Exercise goal -> Return the following from the records below: each line, word for word, starting with the line that contains "setup buffers,2,0" and going on through the line that contains "timing repair buffer | 61 | 23.4", with nothing outside that range.

Stored data entries
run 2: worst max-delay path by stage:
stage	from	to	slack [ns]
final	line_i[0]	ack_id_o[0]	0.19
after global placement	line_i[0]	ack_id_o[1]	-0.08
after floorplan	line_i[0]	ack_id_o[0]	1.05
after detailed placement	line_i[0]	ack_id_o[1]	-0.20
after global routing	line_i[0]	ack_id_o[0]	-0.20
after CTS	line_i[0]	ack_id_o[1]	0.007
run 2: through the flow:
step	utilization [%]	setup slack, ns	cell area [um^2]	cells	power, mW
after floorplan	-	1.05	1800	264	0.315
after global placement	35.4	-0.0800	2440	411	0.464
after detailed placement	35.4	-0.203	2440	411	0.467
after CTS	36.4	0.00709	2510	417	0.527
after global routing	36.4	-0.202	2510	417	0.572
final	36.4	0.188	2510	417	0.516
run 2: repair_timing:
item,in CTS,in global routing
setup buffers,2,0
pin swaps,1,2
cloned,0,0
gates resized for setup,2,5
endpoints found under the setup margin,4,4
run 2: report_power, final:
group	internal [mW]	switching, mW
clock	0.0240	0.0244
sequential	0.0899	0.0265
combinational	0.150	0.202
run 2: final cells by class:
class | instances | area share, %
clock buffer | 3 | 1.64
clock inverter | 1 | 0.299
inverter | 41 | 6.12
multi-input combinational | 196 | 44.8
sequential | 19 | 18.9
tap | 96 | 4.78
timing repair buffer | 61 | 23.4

--

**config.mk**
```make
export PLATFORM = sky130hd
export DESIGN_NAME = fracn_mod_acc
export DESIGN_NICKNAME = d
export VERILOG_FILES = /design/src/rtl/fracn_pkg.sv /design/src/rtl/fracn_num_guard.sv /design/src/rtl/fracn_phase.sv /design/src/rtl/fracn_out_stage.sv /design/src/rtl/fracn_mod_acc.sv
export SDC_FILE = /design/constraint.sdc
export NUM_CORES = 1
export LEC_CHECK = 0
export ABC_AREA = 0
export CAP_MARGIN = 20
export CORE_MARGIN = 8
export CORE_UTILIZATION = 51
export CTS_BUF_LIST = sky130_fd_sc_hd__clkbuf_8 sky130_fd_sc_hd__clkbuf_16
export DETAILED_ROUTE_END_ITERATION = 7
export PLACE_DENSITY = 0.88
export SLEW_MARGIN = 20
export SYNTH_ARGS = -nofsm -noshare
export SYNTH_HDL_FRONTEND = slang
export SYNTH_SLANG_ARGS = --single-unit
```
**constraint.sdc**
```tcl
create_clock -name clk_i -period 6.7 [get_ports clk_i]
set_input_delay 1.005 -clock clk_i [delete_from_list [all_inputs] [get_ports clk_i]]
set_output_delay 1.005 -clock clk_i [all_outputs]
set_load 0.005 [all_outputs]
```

==

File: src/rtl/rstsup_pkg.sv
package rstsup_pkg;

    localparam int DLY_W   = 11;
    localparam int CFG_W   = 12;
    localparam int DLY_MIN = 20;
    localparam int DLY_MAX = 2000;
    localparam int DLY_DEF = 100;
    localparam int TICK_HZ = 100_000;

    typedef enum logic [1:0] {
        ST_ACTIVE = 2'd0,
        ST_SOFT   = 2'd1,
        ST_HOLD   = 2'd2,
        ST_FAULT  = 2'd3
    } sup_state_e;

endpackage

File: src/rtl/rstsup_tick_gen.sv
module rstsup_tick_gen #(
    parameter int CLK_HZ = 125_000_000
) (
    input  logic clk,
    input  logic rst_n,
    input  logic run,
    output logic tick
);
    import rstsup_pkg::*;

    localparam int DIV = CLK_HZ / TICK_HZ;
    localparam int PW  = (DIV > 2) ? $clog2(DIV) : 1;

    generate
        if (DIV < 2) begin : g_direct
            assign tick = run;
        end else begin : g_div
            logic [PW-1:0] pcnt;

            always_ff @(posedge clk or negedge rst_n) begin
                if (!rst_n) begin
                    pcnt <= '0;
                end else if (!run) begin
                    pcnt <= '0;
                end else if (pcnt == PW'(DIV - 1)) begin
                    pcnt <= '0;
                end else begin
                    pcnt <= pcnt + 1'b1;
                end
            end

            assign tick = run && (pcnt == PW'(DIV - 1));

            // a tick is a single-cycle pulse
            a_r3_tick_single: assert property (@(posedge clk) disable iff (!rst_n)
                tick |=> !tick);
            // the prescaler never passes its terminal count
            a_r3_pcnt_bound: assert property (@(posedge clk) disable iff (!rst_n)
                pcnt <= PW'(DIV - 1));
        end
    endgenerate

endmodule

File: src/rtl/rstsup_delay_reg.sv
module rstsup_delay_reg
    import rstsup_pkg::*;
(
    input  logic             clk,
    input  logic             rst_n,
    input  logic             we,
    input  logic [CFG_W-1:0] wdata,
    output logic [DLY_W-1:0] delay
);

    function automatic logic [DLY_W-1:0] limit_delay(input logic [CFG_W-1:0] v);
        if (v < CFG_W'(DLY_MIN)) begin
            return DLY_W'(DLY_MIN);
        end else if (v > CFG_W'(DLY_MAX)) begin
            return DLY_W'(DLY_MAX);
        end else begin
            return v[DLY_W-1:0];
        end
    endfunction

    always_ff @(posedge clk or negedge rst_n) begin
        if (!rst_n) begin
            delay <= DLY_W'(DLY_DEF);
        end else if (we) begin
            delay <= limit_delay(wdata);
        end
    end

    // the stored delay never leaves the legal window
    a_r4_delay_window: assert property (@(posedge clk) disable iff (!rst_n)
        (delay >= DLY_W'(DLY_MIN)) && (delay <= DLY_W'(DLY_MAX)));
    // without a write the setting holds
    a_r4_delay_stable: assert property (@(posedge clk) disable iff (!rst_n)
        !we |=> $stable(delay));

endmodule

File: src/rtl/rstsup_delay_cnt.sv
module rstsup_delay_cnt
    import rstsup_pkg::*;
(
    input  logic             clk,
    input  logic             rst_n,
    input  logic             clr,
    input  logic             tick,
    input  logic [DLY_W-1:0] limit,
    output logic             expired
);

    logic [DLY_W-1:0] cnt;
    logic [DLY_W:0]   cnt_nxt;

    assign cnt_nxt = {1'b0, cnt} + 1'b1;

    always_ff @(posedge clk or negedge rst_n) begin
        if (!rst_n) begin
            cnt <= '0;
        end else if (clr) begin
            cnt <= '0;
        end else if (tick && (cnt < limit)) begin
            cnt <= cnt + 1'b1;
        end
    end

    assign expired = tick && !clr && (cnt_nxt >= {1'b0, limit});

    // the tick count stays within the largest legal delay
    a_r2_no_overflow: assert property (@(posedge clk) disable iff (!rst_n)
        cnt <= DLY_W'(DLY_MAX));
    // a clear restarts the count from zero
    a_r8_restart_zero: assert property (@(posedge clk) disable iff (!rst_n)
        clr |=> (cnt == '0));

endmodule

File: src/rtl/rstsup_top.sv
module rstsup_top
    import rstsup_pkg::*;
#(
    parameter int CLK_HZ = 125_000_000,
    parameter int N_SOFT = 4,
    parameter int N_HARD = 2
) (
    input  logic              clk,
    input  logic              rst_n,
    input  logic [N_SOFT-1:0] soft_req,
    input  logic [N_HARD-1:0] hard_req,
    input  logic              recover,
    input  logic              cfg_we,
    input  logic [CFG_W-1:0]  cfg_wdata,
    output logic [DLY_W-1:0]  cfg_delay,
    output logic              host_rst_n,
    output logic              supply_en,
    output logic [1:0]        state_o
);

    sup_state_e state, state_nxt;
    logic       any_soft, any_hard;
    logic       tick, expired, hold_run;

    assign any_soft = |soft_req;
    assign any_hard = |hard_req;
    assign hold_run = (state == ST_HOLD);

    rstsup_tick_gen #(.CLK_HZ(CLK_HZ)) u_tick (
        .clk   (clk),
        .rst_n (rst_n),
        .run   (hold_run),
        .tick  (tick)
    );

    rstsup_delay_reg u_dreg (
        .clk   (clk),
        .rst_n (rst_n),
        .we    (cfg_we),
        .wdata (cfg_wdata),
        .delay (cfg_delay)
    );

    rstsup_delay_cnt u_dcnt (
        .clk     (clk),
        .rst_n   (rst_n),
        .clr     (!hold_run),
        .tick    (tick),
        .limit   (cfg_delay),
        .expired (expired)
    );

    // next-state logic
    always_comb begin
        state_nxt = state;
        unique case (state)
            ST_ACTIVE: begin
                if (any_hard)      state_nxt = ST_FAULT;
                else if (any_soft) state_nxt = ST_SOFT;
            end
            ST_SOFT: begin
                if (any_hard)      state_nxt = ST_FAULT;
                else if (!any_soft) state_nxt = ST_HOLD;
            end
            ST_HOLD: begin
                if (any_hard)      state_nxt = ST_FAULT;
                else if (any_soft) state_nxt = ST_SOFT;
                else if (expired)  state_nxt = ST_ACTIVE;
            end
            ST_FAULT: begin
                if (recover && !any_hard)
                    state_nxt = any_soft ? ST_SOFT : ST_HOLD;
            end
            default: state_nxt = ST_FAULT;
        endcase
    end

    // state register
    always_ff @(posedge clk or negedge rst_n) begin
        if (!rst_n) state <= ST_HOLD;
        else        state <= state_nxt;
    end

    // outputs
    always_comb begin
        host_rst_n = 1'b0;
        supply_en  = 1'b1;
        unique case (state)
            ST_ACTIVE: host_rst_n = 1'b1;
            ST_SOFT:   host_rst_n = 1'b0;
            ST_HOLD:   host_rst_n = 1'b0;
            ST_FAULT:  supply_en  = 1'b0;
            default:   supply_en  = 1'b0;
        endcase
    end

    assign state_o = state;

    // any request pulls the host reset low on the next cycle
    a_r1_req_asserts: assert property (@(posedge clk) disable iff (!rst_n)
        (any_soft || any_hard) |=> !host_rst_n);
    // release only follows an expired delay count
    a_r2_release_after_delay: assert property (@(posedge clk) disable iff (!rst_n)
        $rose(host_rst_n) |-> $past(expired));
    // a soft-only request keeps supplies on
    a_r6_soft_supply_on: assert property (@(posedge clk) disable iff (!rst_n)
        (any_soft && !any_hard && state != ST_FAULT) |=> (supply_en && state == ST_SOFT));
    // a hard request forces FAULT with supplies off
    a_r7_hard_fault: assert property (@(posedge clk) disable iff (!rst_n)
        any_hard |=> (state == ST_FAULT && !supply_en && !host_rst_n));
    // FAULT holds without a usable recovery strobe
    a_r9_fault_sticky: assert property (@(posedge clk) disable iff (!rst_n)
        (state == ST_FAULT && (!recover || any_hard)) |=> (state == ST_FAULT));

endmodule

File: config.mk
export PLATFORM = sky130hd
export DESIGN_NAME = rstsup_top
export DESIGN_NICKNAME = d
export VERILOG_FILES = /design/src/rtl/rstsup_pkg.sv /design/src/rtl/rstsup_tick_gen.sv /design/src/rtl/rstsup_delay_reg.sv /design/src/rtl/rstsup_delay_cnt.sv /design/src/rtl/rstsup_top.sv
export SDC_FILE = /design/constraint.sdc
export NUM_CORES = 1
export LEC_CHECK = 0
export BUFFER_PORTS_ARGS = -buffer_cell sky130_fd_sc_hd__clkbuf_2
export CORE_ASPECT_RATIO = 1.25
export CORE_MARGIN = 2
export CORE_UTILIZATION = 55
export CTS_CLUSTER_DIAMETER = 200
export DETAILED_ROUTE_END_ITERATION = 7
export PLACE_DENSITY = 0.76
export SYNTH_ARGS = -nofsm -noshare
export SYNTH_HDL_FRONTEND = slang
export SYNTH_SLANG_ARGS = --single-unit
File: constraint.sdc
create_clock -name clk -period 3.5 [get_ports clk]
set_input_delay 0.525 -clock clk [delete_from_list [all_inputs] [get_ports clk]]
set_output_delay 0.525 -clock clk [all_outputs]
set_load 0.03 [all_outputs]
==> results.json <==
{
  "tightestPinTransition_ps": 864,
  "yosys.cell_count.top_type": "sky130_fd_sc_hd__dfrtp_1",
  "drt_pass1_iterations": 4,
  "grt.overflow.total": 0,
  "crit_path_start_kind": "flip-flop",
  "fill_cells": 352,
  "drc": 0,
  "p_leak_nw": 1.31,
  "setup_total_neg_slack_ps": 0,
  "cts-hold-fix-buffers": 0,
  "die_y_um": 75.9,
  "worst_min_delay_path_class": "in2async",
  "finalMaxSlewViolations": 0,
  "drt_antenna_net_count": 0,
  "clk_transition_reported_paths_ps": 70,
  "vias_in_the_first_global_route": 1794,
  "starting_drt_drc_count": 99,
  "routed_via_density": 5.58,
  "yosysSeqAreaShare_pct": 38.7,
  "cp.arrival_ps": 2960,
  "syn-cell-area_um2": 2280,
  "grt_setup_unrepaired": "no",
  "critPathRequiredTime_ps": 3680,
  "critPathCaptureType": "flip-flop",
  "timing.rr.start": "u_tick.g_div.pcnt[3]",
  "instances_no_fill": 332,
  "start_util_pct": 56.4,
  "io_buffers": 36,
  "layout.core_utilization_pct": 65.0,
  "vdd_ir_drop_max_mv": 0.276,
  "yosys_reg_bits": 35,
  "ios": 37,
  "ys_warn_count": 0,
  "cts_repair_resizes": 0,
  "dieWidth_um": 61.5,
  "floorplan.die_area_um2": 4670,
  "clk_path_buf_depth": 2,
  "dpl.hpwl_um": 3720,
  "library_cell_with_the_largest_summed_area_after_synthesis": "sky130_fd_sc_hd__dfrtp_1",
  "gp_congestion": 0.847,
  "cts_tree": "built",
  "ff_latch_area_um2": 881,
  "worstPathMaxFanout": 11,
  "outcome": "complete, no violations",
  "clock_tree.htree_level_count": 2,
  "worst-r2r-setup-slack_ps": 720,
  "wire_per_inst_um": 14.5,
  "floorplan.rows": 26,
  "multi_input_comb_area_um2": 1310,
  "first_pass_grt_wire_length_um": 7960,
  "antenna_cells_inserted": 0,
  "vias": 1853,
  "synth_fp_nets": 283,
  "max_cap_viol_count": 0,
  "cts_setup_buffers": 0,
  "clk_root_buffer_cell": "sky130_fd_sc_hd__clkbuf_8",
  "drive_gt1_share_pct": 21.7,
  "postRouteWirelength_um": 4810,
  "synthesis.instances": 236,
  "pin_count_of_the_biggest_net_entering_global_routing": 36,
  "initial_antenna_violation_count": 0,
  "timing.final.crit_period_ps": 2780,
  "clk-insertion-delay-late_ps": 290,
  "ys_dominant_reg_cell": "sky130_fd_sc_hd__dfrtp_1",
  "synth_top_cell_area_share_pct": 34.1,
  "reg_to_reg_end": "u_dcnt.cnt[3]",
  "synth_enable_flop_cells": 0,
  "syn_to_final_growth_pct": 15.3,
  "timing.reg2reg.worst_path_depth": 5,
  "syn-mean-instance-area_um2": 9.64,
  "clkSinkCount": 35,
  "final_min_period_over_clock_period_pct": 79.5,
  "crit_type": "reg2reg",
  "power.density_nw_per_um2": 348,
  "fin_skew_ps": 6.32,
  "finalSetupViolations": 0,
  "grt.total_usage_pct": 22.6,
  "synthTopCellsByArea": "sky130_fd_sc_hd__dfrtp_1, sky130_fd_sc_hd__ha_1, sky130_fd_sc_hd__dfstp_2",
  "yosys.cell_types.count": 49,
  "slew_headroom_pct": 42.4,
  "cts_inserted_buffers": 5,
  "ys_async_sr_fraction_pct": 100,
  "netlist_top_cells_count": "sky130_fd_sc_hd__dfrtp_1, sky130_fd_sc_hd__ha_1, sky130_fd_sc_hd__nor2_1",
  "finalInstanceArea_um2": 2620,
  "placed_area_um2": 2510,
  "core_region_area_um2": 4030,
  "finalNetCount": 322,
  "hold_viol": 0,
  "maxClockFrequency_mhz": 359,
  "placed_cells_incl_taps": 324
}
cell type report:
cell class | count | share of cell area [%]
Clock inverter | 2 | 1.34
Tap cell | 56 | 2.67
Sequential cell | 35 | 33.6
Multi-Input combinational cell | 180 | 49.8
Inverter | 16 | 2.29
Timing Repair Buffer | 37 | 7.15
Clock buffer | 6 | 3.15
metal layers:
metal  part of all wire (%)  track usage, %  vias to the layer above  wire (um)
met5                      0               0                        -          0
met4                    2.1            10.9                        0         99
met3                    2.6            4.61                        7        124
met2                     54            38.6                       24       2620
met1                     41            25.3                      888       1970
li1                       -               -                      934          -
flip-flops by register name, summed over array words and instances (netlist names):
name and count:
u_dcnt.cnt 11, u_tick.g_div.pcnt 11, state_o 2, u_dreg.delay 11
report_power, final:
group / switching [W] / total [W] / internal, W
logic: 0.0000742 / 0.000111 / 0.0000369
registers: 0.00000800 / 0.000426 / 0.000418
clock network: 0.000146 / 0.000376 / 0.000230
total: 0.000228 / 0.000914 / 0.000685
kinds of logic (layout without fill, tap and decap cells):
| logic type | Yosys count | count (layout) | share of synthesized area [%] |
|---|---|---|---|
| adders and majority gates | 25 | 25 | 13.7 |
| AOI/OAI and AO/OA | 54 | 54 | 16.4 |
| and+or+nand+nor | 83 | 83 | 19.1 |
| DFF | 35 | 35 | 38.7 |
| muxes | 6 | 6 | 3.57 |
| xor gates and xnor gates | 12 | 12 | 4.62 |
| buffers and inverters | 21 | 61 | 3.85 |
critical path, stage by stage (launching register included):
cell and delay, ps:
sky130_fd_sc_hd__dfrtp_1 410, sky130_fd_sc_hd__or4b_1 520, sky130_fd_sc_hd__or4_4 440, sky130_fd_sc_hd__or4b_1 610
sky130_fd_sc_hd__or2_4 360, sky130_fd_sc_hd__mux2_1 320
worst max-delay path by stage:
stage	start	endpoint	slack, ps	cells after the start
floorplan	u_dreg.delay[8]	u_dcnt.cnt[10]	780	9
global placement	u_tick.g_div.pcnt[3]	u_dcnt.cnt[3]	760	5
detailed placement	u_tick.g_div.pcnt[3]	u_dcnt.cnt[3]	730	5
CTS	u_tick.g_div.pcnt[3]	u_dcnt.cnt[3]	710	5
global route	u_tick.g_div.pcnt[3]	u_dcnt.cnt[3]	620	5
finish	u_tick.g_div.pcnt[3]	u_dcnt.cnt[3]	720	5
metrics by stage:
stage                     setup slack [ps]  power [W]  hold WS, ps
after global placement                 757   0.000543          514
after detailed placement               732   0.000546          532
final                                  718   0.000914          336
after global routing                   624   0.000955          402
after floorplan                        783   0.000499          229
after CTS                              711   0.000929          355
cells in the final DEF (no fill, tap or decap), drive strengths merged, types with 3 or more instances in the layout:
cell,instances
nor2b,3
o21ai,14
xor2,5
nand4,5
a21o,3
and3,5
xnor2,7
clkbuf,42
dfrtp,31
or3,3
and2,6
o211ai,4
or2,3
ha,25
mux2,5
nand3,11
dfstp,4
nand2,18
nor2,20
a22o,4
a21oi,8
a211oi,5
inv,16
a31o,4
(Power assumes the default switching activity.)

Exercise response ->
setup buffers,2,0
pin swaps,1,2
cloned,0,0
gates resized for setup,2,5
endpoints found under the setup margin,4,4
run 2: report_power, final:
group	internal [mW]	switching, mW
clock	0.0240	0.0244
sequential	0.0899	0.0265
combinational	0.150	0.202
run 2: final cells by class:
class | instances | area share, %
clock buffer | 3 | 1.64
clock inverter | 1 | 0.299
inverter | 41 | 6.12
multi-input combinational | 196 | 44.8
sequential | 19 | 18.9
tap | 96 | 4.78
timing repair buffer | 61 | 23.4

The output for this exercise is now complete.